Role of Pyruvate kinase M2 (PKM2) in tumor growth, cancer cell migration and tumor angiogenesis
Introduction: The pyruvate kinase isoforms PKM1 and PKM2 are alternatively spliced products of the pkm2 gene. PKM2, but not PKM1, is expressed in highly proliferating cells such as embryonic cells and all cancer cells reported to date. PKM2 has been reported to alter glucose metabolism in cancer cells and to contribute to tumorigenesis by mechanisms that are not explained by its known biochemical activity.
Aim: The aim of this study was to investigate the implication of Pyruvate kinase M2 isoform in pancreas tumor growth and tumor angiogenesis.
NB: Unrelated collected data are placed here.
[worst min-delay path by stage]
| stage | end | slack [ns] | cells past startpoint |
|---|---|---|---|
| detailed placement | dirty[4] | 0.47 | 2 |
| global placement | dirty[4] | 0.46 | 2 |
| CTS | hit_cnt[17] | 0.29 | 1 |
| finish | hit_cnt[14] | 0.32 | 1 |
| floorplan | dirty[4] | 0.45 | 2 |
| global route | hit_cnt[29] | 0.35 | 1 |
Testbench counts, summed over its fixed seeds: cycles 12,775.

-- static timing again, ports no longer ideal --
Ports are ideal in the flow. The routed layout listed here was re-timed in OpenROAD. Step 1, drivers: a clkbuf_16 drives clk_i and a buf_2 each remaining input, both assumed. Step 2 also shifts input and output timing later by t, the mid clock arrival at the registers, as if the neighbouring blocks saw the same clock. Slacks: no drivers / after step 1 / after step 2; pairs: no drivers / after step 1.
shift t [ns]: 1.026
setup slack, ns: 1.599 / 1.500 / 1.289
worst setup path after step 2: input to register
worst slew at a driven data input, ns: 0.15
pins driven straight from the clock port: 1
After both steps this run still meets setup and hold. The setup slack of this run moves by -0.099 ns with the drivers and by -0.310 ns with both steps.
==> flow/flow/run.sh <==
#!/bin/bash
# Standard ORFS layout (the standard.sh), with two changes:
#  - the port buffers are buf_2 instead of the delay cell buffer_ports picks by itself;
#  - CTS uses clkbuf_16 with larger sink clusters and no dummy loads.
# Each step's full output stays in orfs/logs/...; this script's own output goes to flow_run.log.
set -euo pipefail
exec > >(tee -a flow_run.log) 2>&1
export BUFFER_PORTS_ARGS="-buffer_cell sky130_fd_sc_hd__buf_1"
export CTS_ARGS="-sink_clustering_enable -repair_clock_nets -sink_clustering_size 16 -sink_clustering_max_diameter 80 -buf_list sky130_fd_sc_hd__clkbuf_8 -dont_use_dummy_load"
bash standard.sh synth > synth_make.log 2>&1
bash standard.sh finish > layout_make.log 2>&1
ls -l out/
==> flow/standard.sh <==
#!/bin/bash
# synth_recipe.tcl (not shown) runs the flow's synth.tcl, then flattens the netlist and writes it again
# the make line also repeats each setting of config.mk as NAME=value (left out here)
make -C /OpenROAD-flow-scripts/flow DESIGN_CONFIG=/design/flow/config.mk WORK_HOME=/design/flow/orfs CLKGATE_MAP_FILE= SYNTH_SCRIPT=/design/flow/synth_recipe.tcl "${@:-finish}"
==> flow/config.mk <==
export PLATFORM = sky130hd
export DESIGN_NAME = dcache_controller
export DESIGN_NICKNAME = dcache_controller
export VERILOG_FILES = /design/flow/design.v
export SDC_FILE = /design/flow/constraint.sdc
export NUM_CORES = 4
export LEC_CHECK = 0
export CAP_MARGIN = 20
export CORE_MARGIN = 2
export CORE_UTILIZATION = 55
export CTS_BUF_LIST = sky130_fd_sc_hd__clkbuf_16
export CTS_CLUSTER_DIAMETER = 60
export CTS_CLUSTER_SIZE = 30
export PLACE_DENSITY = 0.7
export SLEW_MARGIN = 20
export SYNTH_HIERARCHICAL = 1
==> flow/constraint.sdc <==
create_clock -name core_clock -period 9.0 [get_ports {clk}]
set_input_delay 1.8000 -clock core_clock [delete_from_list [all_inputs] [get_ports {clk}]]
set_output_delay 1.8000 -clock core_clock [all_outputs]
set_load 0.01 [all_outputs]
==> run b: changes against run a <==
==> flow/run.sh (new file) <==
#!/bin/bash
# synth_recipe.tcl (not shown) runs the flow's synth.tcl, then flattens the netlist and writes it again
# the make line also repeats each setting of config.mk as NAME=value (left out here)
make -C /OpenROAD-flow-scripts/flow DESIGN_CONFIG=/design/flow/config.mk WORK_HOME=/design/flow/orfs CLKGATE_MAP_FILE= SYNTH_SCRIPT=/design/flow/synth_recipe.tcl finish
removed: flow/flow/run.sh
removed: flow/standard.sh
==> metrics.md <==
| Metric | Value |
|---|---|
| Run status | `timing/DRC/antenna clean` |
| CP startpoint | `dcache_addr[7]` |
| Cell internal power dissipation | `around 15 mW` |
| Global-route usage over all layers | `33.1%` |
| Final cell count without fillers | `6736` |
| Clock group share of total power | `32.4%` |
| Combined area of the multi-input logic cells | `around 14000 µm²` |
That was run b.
Background: an optimization exercise with open tools, aiming at small area, a short achievable clock period and few clock cycles per item. Do not read the settings as production practice. Only simulation tests tie the RTL to the original design; equivalence was not proved. Power is estimated from default activity; no workload was simulated.

Setup of run A:
==> flow/design.v (excerpt) <==
module bicubic_resampler #(
    parameter int LEN_W = bicubic_pkg::LEN_W
) (
    input  wire logic              CLK,
    input  wire logic              RST,
    input  wire logic              start_i,
    input  wire logic [LEN_W-1:0]  src_len_i,
    input  wire logic [LEN_W-1:0]  dst_len_i,
    input  wire logic              src_valid_i,
    input  wire bicubic_pkg::pix_t src_pix_i,
    output logic                   src_ready_o,
    output logic                   out_valid_o,
    output bicubic_pkg::pix_t      out_pix_o,
    input  wire logic              out_ready_i,
    output logic                   done_o
);
Settings: LEC_CHECK=0, ABC_CLOCK_PERIOD_IN_PS=4000, CAP_MARGIN=20, CORE_MARGIN=2, CORE_UTILIZATION=55, SETUP_SLACK_MARGIN=5, SLEW_MARGIN=20, SYNTH_HIERARCHICAL=1; clock period 10.0 ns.
standard.sh (not shown) runs the stock make flow with config.mk's settings and CLKGATE_MAP_FILE= SYNTH_SCRIPT=/design/flow/synth_recipe.tcl, a recipe that flattens the netlist after the stock synthesis.
==> flow/flow/run.sh <==
#!/bin/bash
set -euo pipefail
sed 's/ SETUP_SLACK_MARGIN=[0-9.]* / SETUP_SLACK_MARGIN=6.4 /' standard.sh > standard_margin.sh
grep -q 'SETUP_SLACK_MARGIN=6.4' standard_margin.sh
bash standard_margin.sh > standard.log 2>&1
Testbench counts of run A, summed over its fixed seeds: cycles 18,916, items 16,987.
#### Input delta (run B over run A)
==> flow/flow/run.sh <==
#!/bin/bash
set -euo pipefail
sed 's/ SETUP_SLACK_MARGIN=[0-9.]* / SETUP_SLACK_MARGIN=6.6 /' standard.sh > standard_margin.sh
grep -q 'SETUP_SLACK_MARGIN=6.6' standard_margin.sh
bash standard_margin.sh > standard.log 2>&1
Findings:
Run B | status: complete | timing, DRC, antenna: pass. Looking only at via count, and setting everything else aside, the higher value of run B and run A goes to run B. Compared with run A, run B shows number of buffer and inverter stages on the critical path higher by 1. From run A to run B the numbers moved as follows: delay of the slowest cell on the worst path fell by 100 ps; final area shows an increase of 480 sq um; met2 routing resource usage after global routing went up 0.94 points; part of the total power dissipated in combinational logic grew by 1.3 points. Diff run A -> run B: number of rows in the core area was more or less identical; via-per-instance ratio was more or less identical; wire length of the first global-routing pass went up by 2000 um. According to the power report, total power for run B is higher than for run A. The clock period minus final worst setup slack in run B was lower than what run A gave.
diff inputs: run B => run C
Settings: an added PLACE_DENSITY of 0.75; a change of CAP_MARGIN from 20 to 10; a change of SLEW_MARGIN from 20 to 10.
==> comparison <==
- Run C has completed all stages; timing, DRC and antenna checks passed.
- Summary of run C over run B: met2 layer usage reported by global route went down; utilization neither gained nor lost much; total wirelength of the detailed-routed design went down; cell area was more or less identical.
- Summary: with run B as the reference, total power consumption of the routed design in run C moved up slightly.
- Of the two values seen for kind of critical path, reg2reg was produced by run C and in2reg by run B.
- Max met3 track demand over resource across run B and run C: run C
Modified inputs, run D compared to run C
Settings: changing SLEW_MARGIN from 10 to 20; changing PLACE_DENSITY from 0.75 to 0.85; changing CAP_MARGIN from 10 to 20.
| residual DRC count | run C vs run D | ≈ equal |. Met1 routing resource usage after global routing: run D vs run C down 0.37 points. In run D, combinational share of power is higher than in run C. Changes observed in run D relative to run C: slack of the critical path saw a decrease; final instance area shows a reduction of 120 sq um; power shows a reduction of 0.64%; clock-cell share of area saw a decrease.
Here is what was changed in the inputs of run E compared with run D.
Settings: CTS_CLUSTER_SIZE newly set to 22; CTS_CLUSTER_DIAMETER newly set to 100; PLACE_DENSITY changed from 0.85 to 0.75.
[summary]
- In summary, run E completed successfully, with a layout that passed the timing, DRC and antenna checks.
- The total power of run E was superior to that of run D.
- Relative to run D, the critical path depth of run E is higher by 5.
- Measured against run E, the post-cts resize count of run D comes out at 1.20 times the reference value.
- Sequential share of layout area: run D and run E compared, higher one is run E
- | proportion of cell area spent on the clock network | higher: run D |
- Looking at internal power across run D and run E, the one that comes out higher is run D.
- Sort run D and run E by required time reported for the critical path endpoint desc -> top: run E
Changes in run F relative to run E:
Settings: putting TNS_END_PERCENT at 30 where nothing was set.
--- outcome ---
Between run E and run F, clock skew increased.
Run F: final area is 200 sq um higher than what run E reported.
Run E → run F: footprint of the multi-input gates level; routed wire length per instance increased by about 1.1% relative to the old numbers.
The final reports for run F and run E show flip-flop and latch share of the layout cell area lower in the former.
The worst setup slack reported for run F is smaller than that of run E by 98 ps.
Non-clock buffer area fraction after layout, run F and run E: smaller value in run E
Run F and run E ended up with nearly the same first-pass GRT wire length.

afterwards: timing with drivers on the ports:
Ports are ideal in the flow. The routed layouts listed here were re-timed in OpenROAD.
Step 1 (the two cells are an assumption about what drives the block):
set clk [get_ports {CLK}]
set_driving_cell -lib_cell sky130_fd_sc_hd__clkbuf_16 $clk
set_driving_cell -lib_cell sky130_fd_sc_hd__buf_2 [delete_from_list [all_inputs] $clk]
Step 2, shift: input delay + t, output delay - t, t = (earliest + latest rising clock arrival at the registers) / 2. This alone moves slack from input paths to output paths.
a / b / c = ideal ports / drivers / drivers and shift; a / b = the first two.
run | t, ns | slack for setup (ns) | worst setup path at the end | worst register clock-pin slew, ns | cell pins on the clock port's net
run A | 0.627 | 6.511 / 6.460 / 5.919 | input to register | 0.06 / 0.06 | 1
run B | 0.626 | 6.593 / 6.628 / 6.002 | input to register | 0.06 / 0.06 | 1
run C | 0.641 | 6.632 / 6.632 / 6.053 | input to register | 0.07 / 0.07 | 1
run D | 0.616 | 6.624 / 6.656 / 6.042 | input to register | 0.06 / 0.06 | 1
run E | 0.601 | 6.598 / 6.598 / 6.069 | input to register | 0.10 / 0.10 | 1
run F | 0.619 | 6.500 / 6.441 / 6.043 | input to register | 0.10 / 0.10 | 1
After both steps setup and hold are still met in every run listed. For run A, which loses most, drivers alone change the setup slack by -0.051 ns; drivers and shift together by -0.592 ns.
Results: RNAi-mediated depletion of PKM2 in three independent human pancreatic cancer cell lines resulted in impaired proliferation and a markedly decreased chemotactic migration. Our in vivo tumor xenograft experiments conducted on chicken chorionallantoic membrane (CAM) reinforced the role of PKM2 in growth of cancer cells as demonstrated by a significant decrease in the number of Ki-67 positive tumor cells after siRNA-mediated ablation of the kinase. Furthermore, the examination of peritumoral blood vessel formation revealed that the reduction in tumor size was associated with a marked reduction in desmin and von Willebrand Factor VIII immunoreactivity both in vessels surrounding the tumor and within the tumor xenografts.
Conclusion: Collectively, these finding demonstrate the role of PKM2 as a critical regulator of tumor growth and tumor angiogenesis and it could provide a useful target for regulation of pathological blood vessel formation.